▶ **WORK ITEM**
Single out the lines of the material that contain "return" and copy them.
##############################
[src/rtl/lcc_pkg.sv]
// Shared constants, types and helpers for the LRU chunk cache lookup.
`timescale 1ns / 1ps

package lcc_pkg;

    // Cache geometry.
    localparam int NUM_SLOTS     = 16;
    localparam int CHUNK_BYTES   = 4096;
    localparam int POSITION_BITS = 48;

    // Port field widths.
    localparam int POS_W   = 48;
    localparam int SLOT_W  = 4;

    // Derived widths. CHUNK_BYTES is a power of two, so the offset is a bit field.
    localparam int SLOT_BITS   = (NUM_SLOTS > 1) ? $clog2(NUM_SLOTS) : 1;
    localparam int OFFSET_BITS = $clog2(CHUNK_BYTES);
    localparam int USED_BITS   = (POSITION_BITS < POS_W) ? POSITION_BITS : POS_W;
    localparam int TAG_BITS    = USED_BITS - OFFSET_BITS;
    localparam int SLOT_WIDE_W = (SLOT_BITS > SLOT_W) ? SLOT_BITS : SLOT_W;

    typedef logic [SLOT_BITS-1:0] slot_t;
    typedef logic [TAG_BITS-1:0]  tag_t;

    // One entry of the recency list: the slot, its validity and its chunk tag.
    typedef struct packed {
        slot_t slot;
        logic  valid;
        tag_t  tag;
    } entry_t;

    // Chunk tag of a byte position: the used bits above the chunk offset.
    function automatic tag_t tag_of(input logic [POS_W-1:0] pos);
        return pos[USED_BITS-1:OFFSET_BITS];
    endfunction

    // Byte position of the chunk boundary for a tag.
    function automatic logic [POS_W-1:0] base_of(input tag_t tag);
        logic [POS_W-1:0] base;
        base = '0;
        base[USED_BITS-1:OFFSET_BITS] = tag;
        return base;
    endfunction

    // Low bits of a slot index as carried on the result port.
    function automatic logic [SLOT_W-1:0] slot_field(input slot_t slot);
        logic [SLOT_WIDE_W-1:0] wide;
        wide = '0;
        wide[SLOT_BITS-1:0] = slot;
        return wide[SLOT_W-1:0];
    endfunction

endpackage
##############################
▶ **EXPECTED ANSWER**
        return pos[USED_BITS-1:OFFSET_BITS];
        return base;
        return wide[SLOT_W-1:0];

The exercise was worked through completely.